__DESCRIPTION OF THE TASK__: Go through the entries, filter for the word "combinational", and copy every line that has it.

__DATA SUPPLIED__:
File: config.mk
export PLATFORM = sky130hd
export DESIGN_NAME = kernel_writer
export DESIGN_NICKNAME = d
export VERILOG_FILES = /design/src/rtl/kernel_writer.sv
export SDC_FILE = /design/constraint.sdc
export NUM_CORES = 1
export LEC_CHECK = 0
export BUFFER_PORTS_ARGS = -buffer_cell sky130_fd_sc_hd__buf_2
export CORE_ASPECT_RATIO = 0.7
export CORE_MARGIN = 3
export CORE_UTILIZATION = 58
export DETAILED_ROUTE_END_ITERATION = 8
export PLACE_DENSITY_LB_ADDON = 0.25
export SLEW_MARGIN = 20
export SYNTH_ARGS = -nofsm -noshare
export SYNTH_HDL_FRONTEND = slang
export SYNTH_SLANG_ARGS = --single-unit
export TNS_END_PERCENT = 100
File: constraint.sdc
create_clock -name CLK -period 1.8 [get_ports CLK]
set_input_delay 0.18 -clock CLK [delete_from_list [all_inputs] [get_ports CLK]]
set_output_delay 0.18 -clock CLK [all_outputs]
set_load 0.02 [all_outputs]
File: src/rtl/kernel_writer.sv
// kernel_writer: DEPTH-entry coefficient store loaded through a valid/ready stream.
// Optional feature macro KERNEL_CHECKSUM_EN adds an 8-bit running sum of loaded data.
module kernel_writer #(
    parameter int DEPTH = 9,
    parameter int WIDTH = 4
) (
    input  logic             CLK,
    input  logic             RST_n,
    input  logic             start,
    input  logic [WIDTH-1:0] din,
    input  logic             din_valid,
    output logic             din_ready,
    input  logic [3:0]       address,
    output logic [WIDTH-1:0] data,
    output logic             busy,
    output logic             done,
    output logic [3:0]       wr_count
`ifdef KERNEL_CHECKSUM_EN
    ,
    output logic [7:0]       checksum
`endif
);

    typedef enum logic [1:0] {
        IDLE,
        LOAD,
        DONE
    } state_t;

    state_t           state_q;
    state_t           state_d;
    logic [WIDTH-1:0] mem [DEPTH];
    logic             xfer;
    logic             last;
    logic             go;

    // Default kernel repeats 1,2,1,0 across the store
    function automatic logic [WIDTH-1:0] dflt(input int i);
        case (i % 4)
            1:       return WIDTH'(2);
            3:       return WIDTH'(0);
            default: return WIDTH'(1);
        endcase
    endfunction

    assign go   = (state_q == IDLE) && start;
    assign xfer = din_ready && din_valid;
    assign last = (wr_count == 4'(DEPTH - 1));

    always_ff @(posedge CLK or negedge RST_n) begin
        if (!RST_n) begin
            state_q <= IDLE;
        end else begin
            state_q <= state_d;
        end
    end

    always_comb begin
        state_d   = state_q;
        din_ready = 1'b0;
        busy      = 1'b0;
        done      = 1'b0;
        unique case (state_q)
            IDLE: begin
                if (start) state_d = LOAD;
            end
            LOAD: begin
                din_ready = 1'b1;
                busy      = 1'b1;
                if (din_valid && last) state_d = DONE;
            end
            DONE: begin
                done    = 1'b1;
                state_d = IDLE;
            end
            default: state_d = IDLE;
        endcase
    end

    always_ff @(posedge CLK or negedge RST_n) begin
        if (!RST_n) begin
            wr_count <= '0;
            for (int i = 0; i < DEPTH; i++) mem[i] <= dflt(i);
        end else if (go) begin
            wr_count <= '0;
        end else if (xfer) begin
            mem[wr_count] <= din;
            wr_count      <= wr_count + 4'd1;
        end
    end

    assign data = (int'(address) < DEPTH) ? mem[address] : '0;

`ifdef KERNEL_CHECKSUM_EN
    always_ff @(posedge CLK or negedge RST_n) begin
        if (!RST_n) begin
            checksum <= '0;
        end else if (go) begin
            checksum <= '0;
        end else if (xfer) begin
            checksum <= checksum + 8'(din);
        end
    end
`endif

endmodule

==

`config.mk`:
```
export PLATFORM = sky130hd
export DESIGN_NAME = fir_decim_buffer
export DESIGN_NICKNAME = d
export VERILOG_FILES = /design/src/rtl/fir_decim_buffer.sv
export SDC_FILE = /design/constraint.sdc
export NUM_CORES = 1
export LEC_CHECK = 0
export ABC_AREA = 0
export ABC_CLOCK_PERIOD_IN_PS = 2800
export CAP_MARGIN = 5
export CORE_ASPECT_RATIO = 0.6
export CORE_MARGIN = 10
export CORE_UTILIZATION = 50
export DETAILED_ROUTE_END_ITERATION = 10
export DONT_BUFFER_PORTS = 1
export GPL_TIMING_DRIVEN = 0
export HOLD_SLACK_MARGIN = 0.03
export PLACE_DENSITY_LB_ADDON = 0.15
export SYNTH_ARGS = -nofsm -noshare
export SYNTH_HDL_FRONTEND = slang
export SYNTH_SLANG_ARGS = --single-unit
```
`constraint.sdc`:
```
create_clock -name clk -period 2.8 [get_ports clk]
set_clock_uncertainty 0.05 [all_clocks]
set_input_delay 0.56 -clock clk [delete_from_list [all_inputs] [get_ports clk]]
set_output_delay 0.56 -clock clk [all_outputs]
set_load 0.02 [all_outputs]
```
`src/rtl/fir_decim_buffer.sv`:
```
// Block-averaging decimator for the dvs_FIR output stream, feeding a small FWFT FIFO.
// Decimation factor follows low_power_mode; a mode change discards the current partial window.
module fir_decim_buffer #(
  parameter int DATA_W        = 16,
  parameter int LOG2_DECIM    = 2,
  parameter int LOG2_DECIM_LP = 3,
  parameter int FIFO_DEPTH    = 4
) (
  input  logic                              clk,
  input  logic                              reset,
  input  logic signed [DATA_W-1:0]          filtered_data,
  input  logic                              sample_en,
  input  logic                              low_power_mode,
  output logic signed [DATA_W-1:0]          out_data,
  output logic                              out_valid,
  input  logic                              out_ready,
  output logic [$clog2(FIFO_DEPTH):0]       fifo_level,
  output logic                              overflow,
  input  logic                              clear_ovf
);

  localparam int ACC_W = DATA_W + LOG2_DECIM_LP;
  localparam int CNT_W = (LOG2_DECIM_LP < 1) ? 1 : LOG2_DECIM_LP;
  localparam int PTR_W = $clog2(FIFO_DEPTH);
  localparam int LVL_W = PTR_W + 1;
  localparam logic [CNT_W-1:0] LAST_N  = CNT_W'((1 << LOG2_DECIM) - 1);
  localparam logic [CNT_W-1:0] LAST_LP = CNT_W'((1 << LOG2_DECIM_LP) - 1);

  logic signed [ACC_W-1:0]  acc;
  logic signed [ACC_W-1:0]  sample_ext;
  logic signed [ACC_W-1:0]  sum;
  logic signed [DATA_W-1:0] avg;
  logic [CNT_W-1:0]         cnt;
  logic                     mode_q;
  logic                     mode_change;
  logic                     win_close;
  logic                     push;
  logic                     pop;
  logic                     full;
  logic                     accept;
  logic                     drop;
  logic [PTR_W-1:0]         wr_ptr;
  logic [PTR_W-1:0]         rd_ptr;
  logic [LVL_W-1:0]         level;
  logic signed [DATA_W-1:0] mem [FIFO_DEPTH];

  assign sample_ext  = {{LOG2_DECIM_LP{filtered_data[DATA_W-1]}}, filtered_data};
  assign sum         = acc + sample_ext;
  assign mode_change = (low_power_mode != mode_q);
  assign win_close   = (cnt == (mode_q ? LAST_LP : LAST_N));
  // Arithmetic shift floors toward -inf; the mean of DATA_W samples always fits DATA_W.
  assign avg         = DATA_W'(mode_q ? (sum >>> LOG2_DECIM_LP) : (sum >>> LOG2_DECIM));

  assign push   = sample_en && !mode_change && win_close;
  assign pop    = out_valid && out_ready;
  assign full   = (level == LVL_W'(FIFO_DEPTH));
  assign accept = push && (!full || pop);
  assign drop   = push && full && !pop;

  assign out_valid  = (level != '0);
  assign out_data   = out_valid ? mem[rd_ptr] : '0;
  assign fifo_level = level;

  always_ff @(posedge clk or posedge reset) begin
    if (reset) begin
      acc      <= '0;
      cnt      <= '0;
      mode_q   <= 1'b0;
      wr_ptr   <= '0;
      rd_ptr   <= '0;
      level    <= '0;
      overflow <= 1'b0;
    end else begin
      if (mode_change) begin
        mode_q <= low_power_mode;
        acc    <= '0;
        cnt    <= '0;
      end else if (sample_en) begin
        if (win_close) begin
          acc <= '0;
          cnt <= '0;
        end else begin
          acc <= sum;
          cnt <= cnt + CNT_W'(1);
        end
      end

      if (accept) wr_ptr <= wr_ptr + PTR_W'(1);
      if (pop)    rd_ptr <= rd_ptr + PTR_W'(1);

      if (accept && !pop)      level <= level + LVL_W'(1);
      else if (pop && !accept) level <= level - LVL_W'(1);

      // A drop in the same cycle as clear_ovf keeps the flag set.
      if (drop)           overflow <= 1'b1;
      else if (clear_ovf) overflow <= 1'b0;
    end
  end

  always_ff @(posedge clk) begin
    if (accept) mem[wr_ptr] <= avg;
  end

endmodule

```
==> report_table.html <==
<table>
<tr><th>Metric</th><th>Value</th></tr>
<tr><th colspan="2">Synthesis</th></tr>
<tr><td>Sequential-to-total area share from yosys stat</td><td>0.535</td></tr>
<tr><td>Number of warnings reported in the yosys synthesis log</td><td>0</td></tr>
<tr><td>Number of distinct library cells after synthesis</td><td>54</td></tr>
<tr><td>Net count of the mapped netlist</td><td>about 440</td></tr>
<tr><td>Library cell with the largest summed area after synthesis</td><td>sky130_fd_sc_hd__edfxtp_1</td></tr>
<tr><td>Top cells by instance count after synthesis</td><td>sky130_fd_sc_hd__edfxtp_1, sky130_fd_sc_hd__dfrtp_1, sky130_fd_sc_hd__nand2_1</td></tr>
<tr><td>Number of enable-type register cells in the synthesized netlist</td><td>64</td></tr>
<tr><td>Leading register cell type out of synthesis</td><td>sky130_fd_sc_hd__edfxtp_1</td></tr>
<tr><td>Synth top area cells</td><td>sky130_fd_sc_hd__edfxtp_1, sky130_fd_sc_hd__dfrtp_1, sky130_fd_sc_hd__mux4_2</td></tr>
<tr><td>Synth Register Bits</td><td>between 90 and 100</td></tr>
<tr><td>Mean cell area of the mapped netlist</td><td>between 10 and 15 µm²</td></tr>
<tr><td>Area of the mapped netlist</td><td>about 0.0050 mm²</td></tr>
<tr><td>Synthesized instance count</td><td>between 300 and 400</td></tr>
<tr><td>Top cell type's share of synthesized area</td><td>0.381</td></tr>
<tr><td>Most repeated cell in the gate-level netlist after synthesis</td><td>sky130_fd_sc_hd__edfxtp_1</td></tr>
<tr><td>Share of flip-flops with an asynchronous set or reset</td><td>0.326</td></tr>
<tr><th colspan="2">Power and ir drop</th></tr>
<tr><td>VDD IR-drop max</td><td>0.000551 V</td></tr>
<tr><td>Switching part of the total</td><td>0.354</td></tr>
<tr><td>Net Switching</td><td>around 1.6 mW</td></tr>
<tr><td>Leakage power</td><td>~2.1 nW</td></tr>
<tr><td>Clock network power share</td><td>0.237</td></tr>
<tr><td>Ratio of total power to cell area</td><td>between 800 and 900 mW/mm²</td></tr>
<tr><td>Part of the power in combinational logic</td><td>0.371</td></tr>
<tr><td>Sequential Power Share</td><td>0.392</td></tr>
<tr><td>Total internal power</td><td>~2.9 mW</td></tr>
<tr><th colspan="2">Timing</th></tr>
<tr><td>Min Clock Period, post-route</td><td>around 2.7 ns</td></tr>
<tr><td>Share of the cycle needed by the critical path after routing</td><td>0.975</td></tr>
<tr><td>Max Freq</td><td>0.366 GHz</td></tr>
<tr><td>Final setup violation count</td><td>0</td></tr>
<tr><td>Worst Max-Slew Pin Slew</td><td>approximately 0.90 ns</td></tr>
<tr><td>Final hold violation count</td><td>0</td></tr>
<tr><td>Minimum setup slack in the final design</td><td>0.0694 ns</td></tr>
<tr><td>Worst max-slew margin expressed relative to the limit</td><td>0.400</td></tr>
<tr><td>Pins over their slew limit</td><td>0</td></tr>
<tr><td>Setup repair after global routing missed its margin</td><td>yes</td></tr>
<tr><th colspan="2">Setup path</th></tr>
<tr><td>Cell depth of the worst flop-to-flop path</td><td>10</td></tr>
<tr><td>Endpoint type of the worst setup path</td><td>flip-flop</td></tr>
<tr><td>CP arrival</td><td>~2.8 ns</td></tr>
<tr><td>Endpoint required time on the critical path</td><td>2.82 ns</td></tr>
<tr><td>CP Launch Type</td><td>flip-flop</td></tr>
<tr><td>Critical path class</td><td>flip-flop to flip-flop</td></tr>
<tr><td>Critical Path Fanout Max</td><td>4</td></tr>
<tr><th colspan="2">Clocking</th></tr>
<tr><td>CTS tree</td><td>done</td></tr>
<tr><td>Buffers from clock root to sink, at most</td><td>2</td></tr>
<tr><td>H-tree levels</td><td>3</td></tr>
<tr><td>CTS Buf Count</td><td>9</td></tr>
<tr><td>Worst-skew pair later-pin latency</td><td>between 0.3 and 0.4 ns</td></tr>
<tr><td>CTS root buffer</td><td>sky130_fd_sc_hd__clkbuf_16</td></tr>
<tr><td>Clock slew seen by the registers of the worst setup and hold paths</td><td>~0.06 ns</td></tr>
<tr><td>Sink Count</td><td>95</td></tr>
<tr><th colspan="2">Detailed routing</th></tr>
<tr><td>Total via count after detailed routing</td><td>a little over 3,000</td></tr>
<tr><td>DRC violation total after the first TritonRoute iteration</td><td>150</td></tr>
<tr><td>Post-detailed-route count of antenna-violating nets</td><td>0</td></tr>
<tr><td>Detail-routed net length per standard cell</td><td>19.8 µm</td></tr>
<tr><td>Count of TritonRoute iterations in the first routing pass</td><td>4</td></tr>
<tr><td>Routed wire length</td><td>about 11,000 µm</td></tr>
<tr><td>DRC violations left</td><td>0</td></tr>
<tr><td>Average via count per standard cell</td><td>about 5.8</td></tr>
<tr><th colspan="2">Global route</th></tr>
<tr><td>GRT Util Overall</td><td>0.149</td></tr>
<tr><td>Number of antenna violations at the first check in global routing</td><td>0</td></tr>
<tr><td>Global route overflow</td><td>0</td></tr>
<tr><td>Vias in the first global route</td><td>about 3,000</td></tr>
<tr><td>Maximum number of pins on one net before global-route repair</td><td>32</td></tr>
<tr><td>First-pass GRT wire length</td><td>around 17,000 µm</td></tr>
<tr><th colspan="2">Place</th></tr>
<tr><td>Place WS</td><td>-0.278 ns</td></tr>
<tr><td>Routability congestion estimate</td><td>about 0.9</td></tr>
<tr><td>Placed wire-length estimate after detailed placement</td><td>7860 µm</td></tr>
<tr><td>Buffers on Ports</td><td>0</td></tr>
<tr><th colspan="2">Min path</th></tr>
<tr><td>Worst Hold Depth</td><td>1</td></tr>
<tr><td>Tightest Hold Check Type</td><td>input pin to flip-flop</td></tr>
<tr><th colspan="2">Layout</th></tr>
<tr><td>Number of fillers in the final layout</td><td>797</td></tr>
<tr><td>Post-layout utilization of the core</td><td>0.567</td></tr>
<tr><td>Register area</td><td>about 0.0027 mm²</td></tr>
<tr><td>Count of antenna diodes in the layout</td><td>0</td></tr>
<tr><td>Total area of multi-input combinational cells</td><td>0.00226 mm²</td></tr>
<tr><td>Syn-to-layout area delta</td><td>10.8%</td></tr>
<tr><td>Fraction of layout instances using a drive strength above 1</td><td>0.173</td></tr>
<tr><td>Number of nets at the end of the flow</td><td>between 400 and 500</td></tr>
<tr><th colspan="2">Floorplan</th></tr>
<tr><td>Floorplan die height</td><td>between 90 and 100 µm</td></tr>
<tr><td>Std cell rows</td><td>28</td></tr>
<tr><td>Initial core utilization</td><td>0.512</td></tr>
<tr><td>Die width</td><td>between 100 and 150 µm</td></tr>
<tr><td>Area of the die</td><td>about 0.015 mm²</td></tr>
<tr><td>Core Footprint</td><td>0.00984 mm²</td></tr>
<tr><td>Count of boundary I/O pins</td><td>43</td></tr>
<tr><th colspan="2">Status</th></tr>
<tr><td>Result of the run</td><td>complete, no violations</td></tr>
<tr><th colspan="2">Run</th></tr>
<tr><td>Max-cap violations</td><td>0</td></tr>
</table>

__WRITTEN REPLY__:
<tr><td>Part of the power in combinational logic</td><td>0.371</td></tr>
<tr><td>Total area of multi-input combinational cells</td><td>0.00226 mm²</td></tr>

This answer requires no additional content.